Cairn, Treenearla Commons, Co. Waterford

Co. Waterford |

Cairns

Cairn, Treenearla Commons, Co. Waterford

On a south-facing shelf in the Monavullagh Mountains, overlooking Maum Pass, there is a cairn that has quietly accumulated two distinct histories. The first belongs to the Bronze Age; the second to anyone who has ever been caught out by the wind on that exposed hillside. A cairn is essentially a mound of stones heaped over a burial or used to mark a significant point in the landscape, and this one on Treenearla Commons is a substantial example, measuring 17.5 metres north to south, 15.5 metres east to west, and standing 2.2 metres high. What makes it quietly peculiar is that no structural stones are visible at the surface, the original fabric of the monument having been absorbed or obscured over time, yet the mound itself has remained conspicuous enough, and useful enough, that walkers and travellers have continued to shape it, erecting numerous small wind-shelters within its mass.

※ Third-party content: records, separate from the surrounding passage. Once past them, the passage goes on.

Background: an optimization exercise with open tools, aiming at a short achievable clock period and few clock cycles per item. Do not read the settings as production practice. In this exercise RTL edits were held to simulation tests only and were not proved equivalent to the original. Power is estimated from default activity; no workload was simulated.

Design y86_decoder, start of the top module:
module y86_decoder (
    input  wire        clk,
    input  wire        rst,
    input  wire [63:0] start_addr,
    input  wire [63:0] stream_len,
    output wire        mem_req_valid,
    input  wire        mem_req_ready,
    output wire [60:0] mem_req_addr,
    input  wire        mem_resp_valid,
    input  wire [63:0] mem_resp_data,
    output wire        out_valid,
    input  wire        out_ready,
    output wire [63:0] out_addr,
    output wire [3:0]  out_icode,
    output wire [3:0]  out_ifun,
    output wire [3:0]  out_ra,
    output wire [3:0]  out_rb,
    output wire [63:0] out_valc,
    output wire [3:0]  out_len,
    output wire [79:0] out_bytes,
    output reg  [1:0]  status,       
    output reg  [2:0]  fail_reason,
    output reg  [3:0]  fail_offset,
    output reg  [3:0]  fail_nbytes,
    output reg  [71:0] fail_bytes,
    output reg  [63:0] stop_addr
);
==> flow/config.mk <==
export PLATFORM = sky130hd
export DESIGN_NAME = y86_decoder
export DESIGN_NICKNAME = y86_decoder
export VERILOG_FILES = /design/flow/design.v
export SDC_FILE = /design/flow/constraint.sdc
export NUM_CORES = 4
export LEC_CHECK = 0
export ABC_CLOCK_PERIOD_IN_PS = 3000
export CAP_MARGIN = 20
export CORE_MARGIN = 2
export CORE_UTILIZATION = 60
export PLACE_DENSITY = 0.7
export SLEW_MARGIN = 20
==> flow/constraint.sdc <==
create_clock -name core_clock -period 9.0 [get_ports {clk}]
set_input_delay 1.8000 -clock core_clock [delete_from_list [all_inputs] [get_ports {clk}]]
set_output_delay 1.8000 -clock core_clock [all_outputs]
set_load 0.01 [all_outputs]
standard.sh (not shown) runs the stock make flow with config.mk's settings and CLKGATE_MAP_FILE= SYNTH_SCRIPT=/design/flow/synth_recipe.tcl, a recipe that flattens the netlist after the stock synthesis.
==> flow/flow/run.sh <==
#!/bin/bash
set -euo pipefail
bash standard.sh SETUP_SLACK_MARGIN=6.0 finish > standard_flow.log 2>&1
Testbench counts at the start, summed over its fixed seeds: cycles 10,145, items 9,152.
Next try:
--- a/flow/design.v
+++ b/flow/design.v
@@ -110,12 +110,13 @@
     reg  [57:0]  nh2;        
     reg          c_gt, c_eq, c_ge;    
     reg          empty;      
     reg  [60:0]  fw;         
     reg  [60:0]  fw_h;       
     reg          rq_v;
+    reg          rq_i;       
     reg  [3:0]   nalloc;     
     reg  [2:0]   rp;         
     reg  [2:0]   ptw;        
     reg  [511:0] buff;       
     reg  [127:0] lc;         
     reg  [7:0]   ld;         
@@ -126,12 +127,13 @@
     reg          inc;        
     reg          vW;
     reg  [79:0]  win;
     reg  [3:0]   avW;
     reg  [63:0]  curW;
     reg          o_valid;
+    reg          ov_i;       
     reg  [63:0]  o_addr;
     reg  [3:0]   o_icode, o_ifun, o_ra, o_rb, o_len;
     reg  [63:0]  o_valc;
     reg  [79:0]  o_bytes;
     reg  [63:0]  h_addr;     
     reg  [3:0]   h_icode, h_ifun, h_ra, h_rb, h_len;
@@ -235,13 +237,13 @@
             c_eq <= (sa[63:32] == {nh[57:26]});
             c_ge <= (sa[31:0]  >= {nh[25:0], nl});
         end
         if (ini2)
             empty <= c_gt || (c_eq && c_ge);
     end
-    wire        acc   = rq_v && mem_req_ready;
+    wire        acc   = rq_i && mem_req_ready;
     wire [60:0] fw1   = fw_h + 61'd1;
     wire [60:0] fw_n  = acc ? fw1 : fw_h;
     wire [2:0] nfree = rst_r ? 3'd0 : pa[5:3] - ptw;
     wire [3:0] base  = nalloc - {1'b0, nfree};
     assign mem_req_valid = rq_v;
     assign mem_req_addr  = fw;
@@ -264,28 +266,26 @@
         end
     endgenerate
     integer k;
     always @(posedge clk) begin
         fw <= rst ? start_addr[63:3] : fw_n;
         fw_h <= rst ? start_addr[63:3] : (acc ? fw1 : fw);
+        rq_v <= rst || (rq_i && !mem_req_ready) || !base[3];
+        rq_i <= rst || (rq_v && !mem_req_ready) || !base[3];
         if (rst) begin
-            rq_v   <= 1'b1;
             nalloc <= 4'd1;
             rp     <= start_addr[5:3];
             ptw    <= start_addr[5:3];
             ld     <= 8'd0;
         end else begin
-            if (rq_v && !acc) begin
+            if (rq_i && !acc)
                 nalloc <= base;
-            end else if (base[3] == 1'b0) begin
-                rq_v   <= 1'b1;
+            else if (base[3] == 1'b0)
                 nalloc <= base + 4'd1;
-            end else begin
-                rq_v   <= 1'b0;
+            else
                 nalloc <= base;
-            end
             if (!rst_r)
                 ptw <= pa[5:3];
             for (k = 0; k < 8; k = k + 1) begin
                 if (((k[2:0] - ptw) < nfree))
                     ld[k] <= 1'b0;
                 if (mem_resp_valid && rp == k[2:0])
@@ -333,37 +333,41 @@
         .fail_nbytes (f_nbytes),
         .fail_bytes  (f_bytes)
     );
     wire live   = !tpend && !done;
     wire rec_v  = adv && vW && live && (dec_outcome == 3'd0);    
     wire term   = adv && vW && live && (dec_outcome != 3'd0);    
-    wire o_free = !o_valid || out_ready;
+    wire o_free = !ov_i || out_ready;
     wire cap    = adv && vW && live;
     always @(posedge clk) begin
         if (rst) begin
-            vW      <= 1'b0;
             o_valid <= 1'b0;
+            ov_i    <= 1'b0;
+        end else if (o_free) begin
+            o_valid <= sk_v || rec_v;
+            ov_i    <= sk_v || rec_v;
+        end else begin
+            o_valid <= ov_i;
+            ov_i    <= o_valid;
+        end
+        if (rst) begin
+            vW      <= 1'b0;
             sk_v    <= 1'b0;
             tpend   <= 1'b0;
             tp2     <= 1'b0;
             tend    <= 1'b0;
             done    <= 1'b0;
             status  <= 2'd0;
         end else begin
             if (adv)
                 vW <= go;
             if (sk_v) begin
-                if (o_free) begin
-                    o_valid <= 1'b1;
-                    sk_v    <= 1'b0;
-                end
-            end else begin
                 if (o_free)
-                    o_valid <= rec_v;
-                else
-                    sk_v    <= rec_v;
+                    sk_v <= 1'b0;
+            end else if (!o_free) begin
+                sk_v <= rec_v;
             end
             if (term)
                 tend <= (dec_outcome == 3'd1);
             tp2 <= tpend;
             if (((term && dec_outcome == 3'd1) || (tpend && (tend || tp2))) && !sk_v && o_free) begin
                 done   <= 1'b1;
Power rose by a few percent.
Critical path depth stays the same.
Die area rose slightly.
Synthesized area rose slightly.
Via count is about the same.
Global-route usage rose by 1.1 points.
Routed wire length rose by a few percent.
Maximum frequency fell by a few percent.
First-iteration DRC count fell slightly.
Testbench counts after the change, summed over its fixed seeds: cycles 10,145, items 9,152.

## separate check: timing with driven ports
No port has a modelled driver above. Below, the same layouts with a new extraction and two added sets of constraints.
Step 1 assumes that a clkbuf_16 drives the clock port and a buf_2 every other input.
Step 2 times the ports against the registers' clock, not the clock port: input delays grow and output delays shrink by t, the midpoint of the rising clock arrivals with the driver on.
a / b / c = ideal ports / drivers / drivers and shift; a / b = the first two.
| run | t (ns) | setup WS [ns] | cell pins on the clock port's net |
|---|---|---|---|
| the first run | 0.933 | 5.811 / 5.722 / 5.055 | 1 |
| the second run | 0.933 | 5.721 / 5.629 / 4.960 | 1 |
After both steps setup and hold are still met in every run listed. The setup slack of the second run, which loses most, moves by -0.092 ns with the drivers and by -0.761 ns with both steps.
What follows belongs to an exercise in optimizing a design on an open flow for small area, a short achievable clock period and few clock cycles per item; a production flow would make more cautious choices. Only simulation tests tie the RTL to the original design; equivalence was not proved. Power and IR drop assume default switching activity.

File: flow/design.v
module md5_core (
    input  wire         clk,
    input  wire         rst,       
    input  wire         init,
    input  wire         start,
    input  wire [511:0] block,
    output wire         ready,
    output reg          done,
    output wire [127:0] digest
);
    localparam [31:0] IV_A = 32'h67452301,
                      IV_B = 32'hefcdab89,
                      IV_C = 32'h98badcfe,
                      IV_D = 32'h10325476;
    reg          rdy;       
    reg          busy;      
    reg          setup;     
    reg          fin;       
    reg          pend;      
    reg  [5:0]   t;         
    reg  [511:0] m;
    reg  [31:0]  b, c, d;
    reg  [31:0]  u, v;
    reg  [31:0]  pre;
    reg  [31:0]  h0, h1, h2, h3;
    reg  [1:0]   rsel;      
    reg  [1:0]   isel;      
    reg          s61, s62;  
    reg          last;      
    assign ready = rdy;
    wire take_start = rdy && start;
    wire take_init  = rdy && init;
    wire step_next  = busy && !last;    
    wire [31:0] x [0:15];
    genvar gj;
    generate
        for (gj = 0; gj < 16; gj = gj + 1) begin : g_x
            assign x[gj] = {m[511-8*(4*gj+3) -: 8], m[511-8*(4*gj+2) -: 8],
                            m[511-8*(4*gj+1) -: 8], m[511-8*(4*gj)   -: 8]};
        end
    endgenerate
    localparam [2047:0] KTAB = 2048'heb86d3912ad7d2bbbd3af235f7537e824e0811a1a3014314fe2ce6e06fa87e4f85845dd1ffeff47d8f0ccc92655b59c3fc93a039ab9423a7432aff97f4292244c4ac56651fa27cf8e6db99e5d9d4d03904881d05d4ef3085eaa127fa289b7ec6bebfbc70f6bb4b604bdecfa9a4beea44fde5380c6d9d61228771f681fffa39428d2a4c8a676f02d9fcefa3f8a9e3e905455a14edf4d50d87c33707d621e1cde6e7d3fbc8d8a1e68102441453d62f105de9b6c7aa265e5a51c040b340f61e256249b40821a679438efd9871936b901122895cd7beffff5bb18b44f7af698098d8fd469501a83046134787c62af57c0fafc1bdceee242070dbe8c7b756d76aa478;
    wire [31:0] kt = KTAB[{t, 5'd0} +: 32];
    reg  [3:0]  gt;
    always @(*) begin
        case (t)
            6'd0: gt = 4'd0;
            6'd1: gt = 4'd1;
            6'd2: gt = 4'd2;
            6'd3: gt = 4'd3;
            6'd4: gt = 4'd4;
            6'd5: gt = 4'd5;
            6'd6: gt = 4'd6;
            6'd7: gt = 4'd7;
            6'd8: gt = 4'd8;
            6'd9: gt = 4'd9;
            6'd10: gt = 4'd10;
            6'd11: gt = 4'd11;
            6'd12: gt = 4'd12;
            6'd13: gt = 4'd13;
            6'd14: gt = 4'd14;
            6'd15: gt = 4'd15;
            6'd16: gt = 4'd1;
            6'd17: gt = 4'd6;
            6'd18: gt = 4'd11;
            6'd19: gt = 4'd0;
            6'd20: gt = 4'd5;
            6'd21: gt = 4'd10;
            6'd22: gt = 4'd15;
            6'd23: gt = 4'd4;
            6'd24: gt = 4'd9;
            6'd25: gt = 4'd14;
            6'd26: gt = 4'd3;
            6'd27: gt = 4'd8;
            6'd28: gt = 4'd13;
            6'd29: gt = 4'd2;
            6'd30: gt = 4'd7;
            6'd31: gt = 4'd12;
            6'd32: gt = 4'd5;
            6'd33: gt = 4'd8;
            6'd34: gt = 4'd11;
            6'd35: gt = 4'd14;
            6'd36: gt = 4'd1;
            6'd37: gt = 4'd4;
            6'd38: gt = 4'd7;
            6'd39: gt = 4'd10;
            6'd40: gt = 4'd13;
            6'd41: gt = 4'd0;
            6'd42: gt = 4'd3;
            6'd43: gt = 4'd6;
            6'd44: gt = 4'd9;
            6'd45: gt = 4'd12;
            6'd46: gt = 4'd15;
            6'd47: gt = 4'd2;
            6'd48: gt = 4'd0;
            6'd49: gt = 4'd7;
            6'd50: gt = 4'd14;
            6'd51: gt = 4'd5;
            6'd52: gt = 4'd12;
            6'd53: gt = 4'd3;
            6'd54: gt = 4'd10;
            6'd55: gt = 4'd1;
            6'd56: gt = 4'd8;
            6'd57: gt = 4'd15;
            6'd58: gt = 4'd6;
            6'd59: gt = 4'd13;
            6'd60: gt = 4'd4;
            6'd61: gt = 4'd11;
            6'd62: gt = 4'd2;
            6'd63: gt = 4'd9;
        endcase
    end
    wire [31:0] f     = (b & u) | (~b & v);
    wire [31:0] sum   = pre + f;
    wire [31:0] rq0 = isel[1] ? (isel[0] ? {sum[9:0], sum[31:10]} : {sum[14:0], sum[31:15]})
                           : (isel[0] ? {sum[19:0], sum[31:20]} : {sum[24:0], sum[31:25]});
    wire [31:0] rq1 = isel[1] ? (isel[0] ? {sum[11:0], sum[31:12]} : {sum[17:0], sum[31:18]})
                           : (isel[0] ? {sum[22:0], sum[31:23]} : {sum[26:0], sum[31:27]});
    wire [31:0] rq2 = isel[1] ? (isel[0] ? {sum[8:0], sum[31:9]} : {sum[15:0], sum[31:16]})
                           : (isel[0] ? {sum[20:0], sum[31:21]} : {sum[27:0], sum[31:28]});
    wire [31:0] rq3 = isel[1] ? (isel[0] ? {sum[10:0], sum[31:11]} : {sum[16:0], sum[31:17]})
                           : (isel[0] ? {sum[21:0], sum[31:22]} : {sum[25:0], sum[31:26]});
    wire [31:0] rot   = (rsel[1] ? (rsel[0] ? rq3 : rq2) : (rsel[0] ? rq1 : rq0))
                      | ({32{fin}} & b);
    wire [31:0] hsel  = s61 ? h0 : s62 ? h3 : h2;
    wire [31:0] hsum  = hsel + b;
    wire [31:0] a0 = pend ? IV_A : h0;
    wire [31:0] b0 = pend ? IV_B : h1;
    wire [31:0] c0 = pend ? IV_C : h2;
    wire [31:0] d0 = pend ? IV_D : h3;
    wire [31:0] b_new = (fin ? h1 : setup ? b0 : b) + rot;
    wire [31:0] cn = setup ? c0 : b;
    wire [31:0] dn = setup ? d0 : c;
    reg  [31:0] u_next, v_next;
    always @(*) begin
        case (t[5:4])
            2'd0:    begin u_next = cn;         v_next = dn;         end
            2'd1:    begin u_next = cn | dn;    v_next = cn & ~dn;   end
            2'd2:    begin u_next = ~(cn ^ dn); v_next = cn ^ dn;    end
            default: begin u_next = ~cn;        v_next = ~(cn ^ dn); end
        endcase
    end
    wire [31:0] p1 = setup ? a0 : d;
    wire [31:0] p2 = kt;
    wire [31:0] p3 = x[gt];
    wire [31:0] cs_s = p1 ^ p2 ^ p3;
    wire [31:0] cs_c = (p1 & p2) | (p1 & p3) | (p2 & p3);
    wire [31:0] pre_next = cs_s + {cs_c[30:0], 1'b0};
    assign digest = {h0[7:0], h0[15:8], h0[23:16], h0[31:24],
                     h1[7:0], h1[15:8], h1[23:16], h1[31:24],
                     h2[7:0], h2[15:8], h2[23:16], h2[31:24],
                     h3[7:0], h3[15:8], h3[23:16], h3[31:24]};
    always @(posedge clk) begin
        if (rdy)
            m <= block;
        pre <= {32{step_next}} & pre_next;
        u   <= {32{step_next}} & u_next;
        v   <= {32{step_next}} & v_next;
        b   <= b_new;
        if (setup) begin
            c <= c0;
            d <= d0;
        end else begin
            c <= b;
            d <= c;
        end
    end
    always @(posedge clk) begin
        if (rst) begin
            rdy   <= 1'b1;
            busy  <= 1'b0;
            setup <= 1'b0;
            fin   <= 1'b0;
            pend  <= 1'b0;
            done  <= 1'b0;
            t     <= 6'd0;
            rsel  <= 2'd0;
            isel  <= 2'd0;
            s61   <= 1'b0;
            s62   <= 1'b0;
            last  <= 1'b0;
            h0    <= IV_A;
            h1    <= IV_B;
            h2    <= IV_C;
            h3    <= IV_D;
        end else begin
            fin  <= last;
            done <= fin;
            rsel <= t[5:4];
            isel <= t[1:0];
            s61  <= busy && (t == 6'd61);
            s62  <= s61;
            last <= s62;
            if (take_start) begin
                rdy   <= 1'b0;
                busy  <= 1'b1;
                setup <= 1'b1;
                t     <= 6'd0;
            end else begin
                rdy   <= !busy || last || s62;
                setup <= 1'b0;
                if (last)
                    busy <= 1'b0;
                if (busy)
                    t <= t + 6'd1;
            end
            if (s61)  h0 <= hsum;
            if (s62)  h3 <= hsum;
            if (last) h2 <= hsum;
            if (fin)  h1 <= b_new;
            if (take_init)
                pend <= 1'b1;
            if (pend && !fin) begin
                pend <= 1'b0;
                h0   <= IV_A;
                h1   <= IV_B;
                h2   <= IV_C;
                h3   <= IV_D;
            end
        end
    end
endmodule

The site sits within a broader Bronze Age landscape in the Monavullagh Mountains, one that archaeologist Michael Moore examined in a 1995 study identifying a settlement and ritual centre in this upland area of County Waterford. The cairn's position on a shelf roughly 200 metres north of Maum Pass suggests it was deliberately placed in relation to that natural corridor through the hills, which would have been a significant route long before anyone thought to name it. Whether it served a funerary, territorial, or commemorative purpose is not recorded in what survives, but its scale alone indicates that people invested considerable effort in raising it.